Regions with significant populations
- Santiago · Iquique

Religions
- Sikhism

Languages
- Chilean Spanish • Andean Spanish • Punjabi • Hindi • Urdu

Website
- https://sikh.cl/ (Sikh Dharma Chile)

= Sikhism in Chile =

Sikhs in Chile are a religious minority in Chile. There is no demographic data on the Sikh population living in the country but it is estimated to be less than 1,000.

== History ==
The arrival of Sikhs in Chile largely started in the early 1900s to work on the railway lines to connect to Bolivia. Due to the Anti-Asian immigration policy within North America in the early 20th century, most Sikhs arrived in Chile before moving onto Argentina.

Yogi Bhajan introduced Sikhism at a larger scale to Chile in the late 20th century. This was particularly done through Kundalini yoga, which was popular in the 1960s.
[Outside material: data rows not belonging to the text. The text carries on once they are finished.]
===== config.mk =====
export PLATFORM = sky130hd
export DESIGN_NAME = mux_scan_ctrl_flat
export DESIGN_NICKNAME = d
export VERILOG_FILES = /design/src/rtl/mux_scan_ctrl_if.sv /design/src/rtl/mux_scan_ctrl.sv /design/src/flat_wrapper.sv
export SDC_FILE = /design/constraint.sdc
export NUM_CORES = 1
export LEC_CHECK = 0
export ABC_AREA = 1
export BUFFER_PORTS_ARGS = -buffer_cell sky130_fd_sc_hd__buf_2
export CAP_MARGIN = 20
export CORE_AREA = 2 2 70 46
export DETAILED_ROUTE_END_ITERATION = 12
export DIE_AREA = 0 0 72 48
export GPL_ROUTABILITY_DRIVEN = 0
export HOLD_SLACK_MARGIN = 0.08
export PLACE_DENSITY = 0.72
export SLEW_MARGIN = 30
export SYNTH_ARGS = -nofsm -noshare
export SYNTH_HDL_FRONTEND = slang
export SYNTH_SLANG_ARGS = --single-unit

===== constraint.sdc =====
create_clock -name i_clk -period 2.2 [get_ports i_clk]
set_input_delay 0.44 -clock i_clk [delete_from_list [all_inputs] [get_ports i_clk]]
set_output_delay 0.44 -clock i_clk [all_outputs]
set_load 0.03 [all_outputs]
In 2010, a Chilean documentary was released called "Sikh en Santiago". This was based upon the troubles facing a turbaned Sikh man in Santiago due to his appearance and Sikh faith.

== Religious recognition ==
In 2016, Sikhism (recognised as Sikh Dharma) was officially legally recognised as a religion in Chile, making it the first to do so in South America. Following recognition, Sikhs will also be allowed to wear the Kirpan, pursue other religious projects and receive donations.

== Gurdwara ==
There are currently two Gurdwaras in Chile in Iquique and Viña del Mar.

The Gurdwara in Iquique shares the space with a Hindu temple.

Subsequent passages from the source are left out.